Where is the multimodal goal post? On the Ability of Foundation Models to Recognize Contextually Important Moments
Aditya K Surikuchi, Raquel Fernández, Sandro Pezzelle
TL;DR
This work addresses the challenge of recognizing contextually important moments in temporally-ordered multimodal data by constructing MOMENTS, a football-focused dataset that aligns official highlights with full games. It systematically evaluates state-of-the-art foundation models across video, audio, and language modalities, finding performances near chance and limited cross-modal fusion gains, with visual cues driving important-moment detection and linguistic cues aiding non-important moments. Through modality-contribution analyses, the authors argue for modular, dynamic fusion architectures that can adapt to sample-level heterogeneity, and they release MOMENTS to spur progress in multimodal event understanding. Overall, the study highlights a substantial gap between current multimodal models and human-level performance in long-span, context-rich narratives and provides practical directions for improving cross-modal integration in foundation models.
Abstract
Foundation models are used for many real-world applications involving language generation from temporally-ordered multimodal events. In this work, we study the ability of models to identify the most important sub-events in a video, which is a fundamental prerequisite for narrating or summarizing multimodal events. Specifically, we focus on football games and evaluate models on their ability to distinguish between important and non-important sub-events in a game. To this end, we construct a new dataset by leveraging human preferences for importance implicit in football game highlight reels, without any additional annotation costs.

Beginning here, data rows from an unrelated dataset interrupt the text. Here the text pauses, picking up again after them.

## src/rtl/bus_transfer_arbiter.sv

```systemverilog
// Round-robin arbiter and sequencer for register-to-register moves over the shared bus mux.
// Each move takes three cycles: arbitrate (IDLE), settle (DRIVE), write (WRITE).
//
// state | meaning
// IDLE  | bus parked on IDLE_SRC, choosing the next winner
// DRIVE | source driven onto the bus, grant held, no write yet
// WRITE | destination strobed, done/err pulse, then back to IDLE
module bus_transfer_arbiter #(
  parameter int                NREQ     = 2,
  parameter int                SRC_W    = 4,
  parameter int                DST_W    = 16,
  parameter int                MAX_SRC  = 11,
  parameter logic [SRC_W-1:0]  IDLE_SRC = 4'd12,
  parameter int                MAX_LOCK = 4
) (
  input  logic                    clk,
  input  logic                    rst,
  input  logic [NREQ-1:0]         req,
  input  logic [NREQ-1:0]         lock,
  input  logic [NREQ*SRC_W-1:0]   src,
  input  logic [NREQ*DST_W-1:0]   dst,
  output logic [SRC_W-1:0]        read_en,
  output logic [DST_W-1:0]        write_en,
  output logic [NREQ-1:0]         gnt,
  output logic [NREQ-1:0]         done,
  output logic                    err,
  output logic                    busy
);

  localparam int PW = $clog2(NREQ);
  localparam int CW = $clog2(MAX_LOCK + 1);
  localparam logic [CW-1:0]    MAX_LOCK_C = CW'(MAX_LOCK);
  localparam logic [SRC_W-1:0] MAX_SRC_C  = SRC_W'(MAX_SRC);

  typedef enum logic [1:0] {IDLE, DRIVE, WRITE} state_t;

  state_t            state;
  logic [PW-1:0]     rr_ptr;
  logic [CW-1:0]     lock_cnt;
  logic [DST_W-1:0]  cap_dst;
  logic              cap_valid;

  logic [PW-1:0]     rr_win;
  logic [PW-1:0]     win;
  logic              keep;
  logic [NREQ-1:0]   win_onehot;
  logic [SRC_W-1:0]  win_src;
  logic [DST_W-1:0]  win_dst;
  logic              win_valid;

  // Lock only extends a streak that began with a locked grant, so the first
  // grant after reset always goes through round-robin (req0 first).
  always_comb begin
    int j;
    j       = 0;
    rr_win  = rr_ptr;
    for (int k = NREQ; k >= 1; k--) begin
      j = int'(rr_ptr) + k;
      if (j >= NREQ) j = j - NREQ;
      if (req[j]) rr_win = PW'(j);
    end
    keep = (lock_cnt != '0) && (lock_cnt < MAX_LOCK_C) && req[rr_ptr] && lock[rr_ptr];
    win  = keep ? rr_ptr : rr_win;

    win_onehot = '0;
    win_src    = '0;
    win_dst    = '0;
    for (int k = 0; k < NREQ; k++) begin
      if (PW'(k) == win) begin
        win_onehot[k] = 1'b1;
        win_src       = src[k*SRC_W +: SRC_W];
        win_dst       = dst[k*DST_W +: DST_W];
      end
    end
    win_valid = (win_src <= MAX_SRC_C);
  end

  always_ff @(posedge clk or posedge rst) begin
    if (rst) begin
      state     <= IDLE;
      rr_ptr    <= PW'(NREQ - 1);
      lock_cnt  <= '0;
      cap_dst   <= '0;
      cap_valid <= 1'b0;
      read_en   <= IDLE_SRC;
      write_en  <= '0;
      gnt       <= '0;
      done      <= '0;
      err       <= 1'b0;
      busy      <= 1'b0;
    end else begin
      case (state)
        IDLE: begin
          if (req != '0) begin
            state     <= DRIVE;
            rr_ptr    <= win;
            lock_cnt  <= keep ? lock_cnt + 1'b1 : (lock[win] ? CW'(1) : '0);
            cap_dst   <= win_dst;
            cap_valid <= win_valid;
            gnt       <= win_onehot;
            busy      <= 1'b1;
            read_en   <= win_valid ? win_src : IDLE_SRC;
          end
          write_en <= '0;
          done     <= '0;
          err      <= 1'b0;
        end
        DRIVE: begin
          state    <= WRITE;
          write_en <= cap_valid ? cap_dst : '0;
          done     <= gnt;
          err      <= ~cap_valid;
        end
        WRITE: begin
          state    <= IDLE;
          read_en  <= IDLE_SRC;
          write_en <= '0;
          gnt      <= '0;
          done     <= '0;
          err      <= 1'b0;
          busy     <= 1'b0;
        end
        default: begin
          state    <= IDLE;
          read_en  <= IDLE_SRC;
          write_en <= '0;
          gnt      <= '0;
          done     <= '0;
          err      <= 1'b0;
          busy     <= 1'b0;
        end
      endcase
    end
  end

endmodule

```

## config.mk

```make
export PLATFORM = sky130hd
export DESIGN_NAME = bus_transfer_arbiter
export DESIGN_NICKNAME = d
export VERILOG_FILES = /design/src/rtl/bus_transfer_arbiter.sv
export SDC_FILE = /design/constraint.sdc
export NUM_CORES = 1
export LEC_CHECK = 0
export CAP_MARGIN = 15
export CORE_UTILIZATION = 45
export CTS_CLUSTER_SIZE = 24
export DETAILED_ROUTE_END_ITERATION = 10
export GPL_ROUTABILITY_DRIVEN = 1
export HOLD_SLACK_MARGIN = 0.02
export PLACE_DENSITY = 0.79
export SETUP_SLACK_MARGIN = 0.5
export SYNTH_ARGS = -nofsm -noshare
export SYNTH_HDL_FRONTEND = slang
export SYNTH_SLANG_ARGS = --single-unit
export TNS_END_PERCENT = 50
```

## constraint.sdc

```tcl
create_clock -name clk -period 2.4 [get_ports clk]
set_clock_uncertainty 0.05 [all_clocks]
set_input_delay 0.6 -clock clk [delete_from_list [all_inputs] [get_ports clk]]
set_output_delay 0.6 -clock clk [all_outputs]
set_load 0.02 [all_outputs]
```

==> results.sh <==
export IMPL_nets=330
export IMPL_drc_errors=10
export IMPL_path_cells="clkdlybuf4s50_1"
export IMPL_clock_tree_root_cell="clkbuf_8"
export IMPL_coreArea_um2=4440
export IMPL_cts_tree="yes"
export IMPL_ys_ff_latch=49
export IMPL_layout_drive_gt1_share_pct=13.1
export IMPL_gp_congestion=0.863
export IMPL_antenna_cells=0
export IMPL_worstHoldStart="cap_dst[1]"
export IMPL_grt_pass1_vias=1820
export IMPL_tns_ns=0
export IMPL_totalWireLength_um=5260
export IMPL_grt_pass1_wl_um=8560
export IMPL_clock_sinks=49
export IMPL_wire_per_inst_um=15.7
export IMPL_crit_buf_inv=1
export IMPL_antenna_found_initial=0
export IMPL_yosysWarnings=0
export IMPL_finalCriticalPeriod_ns=1.88
export IMPL_cts_buffer_depth=2
export IMPL_rows=24
export IMPL_yosysSeqAreaShare_pct=58.0
export IMPL_die_height_um=70.7
export IMPL_hp_class="reg2reg"
export IMPL_worstPathArrival_ns=1.23
export IMPL_worst_path_largest_cell_delay_ns=0.60
export IMPL_reg2reg_from="lock_cnt[0]"
export IMPL_syn_inst=204
export IMPL_rsz0062_at_grt="yes"
export IMPL_vias=1898
export IMPL_critical_path_slowest_cell="clkdlybuf4s50_1"
export IMPL_setup_viol=0
export IMPL_area_growth_syn_to_layout_pct=47.3
export IMPL_tightest_slew_ns=0.655
export IMPL_ant_nets=0
export IMPL_cts_htree_levels=2
export IMPL_drv_slew=0
export IMPL_insertion_delay_ns=0.30
export IMPL_startpoint="write_en[8]"
export IMPL_p_leak_nw=1.52
export IMPL_cts_made_buffers=5
export IMPL_fp_dieW_um=70.7
export IMPL_grt_usage_pct=22.3
export IMPL_start_util_pct=47.7
export IMPL_clkTransAtPathRegs_ns=0.08
export IMPL_routed_via_density=5.67
export IMPL_io_pins=72
export IMPL_maxCapViolCount=0
export IMPL_startpoint_type="flop"
export IMPL_firstDrtPassIters=8
export IMPL_crit_path_end_kind="primary output"
export IMPL_dieArea_um2=4990
export IMPL_slew_headroom_pct=56.2
export IMPL_final_common_cell="clkdlybuf4s50_1"
export IMPL_hold_slack_ns=0.456
export IMPL_period_share_pct=78.3
export IMPL_post_place_ws_ns=0.0510
export IMPL_grt_max_degree=50
export IMPL_synth_fp_nets=252
export IMPL_layout_common_cells="clkdlybuf4s50_1 (56), dfrtp_1 (46)"
export IMPL_fmax_mhz=532
export IMPL_finalPower_w=0.00362
export IMPL_synth_area_um2=2120
export IMPL_power_density_nw_per_um2=1160
export IMPL_crit_family="buffers and inverters"
export IMPL_hpwl_um=3630
export IMPL_violations="design-rule violations"
export IMPL_critPathKind="reg2out"
export IMPL_worst_slack_ns=0.522
export IMPL_io_buffers=71
export IMPL_outcome="complete, but fails checks"
export IMPL_worstPathRequired_ns=1.75
export IMPL_syn_area_per_cell_um2=10.4
export IMPL_ir_drop_v=0.000544
export IMPL_drt_iter0_markers=118
export IMPL_hold_violations=0
export IMPL_grt_ovfl_total=0
export IMPL_cp_max_fo=1
export IMPL_yosysUniqueCellTypes=33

Using our dataset, which we will publicly release to the community, we compare several state-of-the-art multimodal models and show that they are not far from chance level performance. Analyses of models beyond standard evaluation metrics reveal their tendency to rely on a single dominant modality and their ineffectiveness in synthesizing necessary information from multiple sources. Our findings underline the importance of modular architectures that can handle sample-level heterogeneity in multimodal data and the need for complementary training procedures that can maximize cross-modal synergy.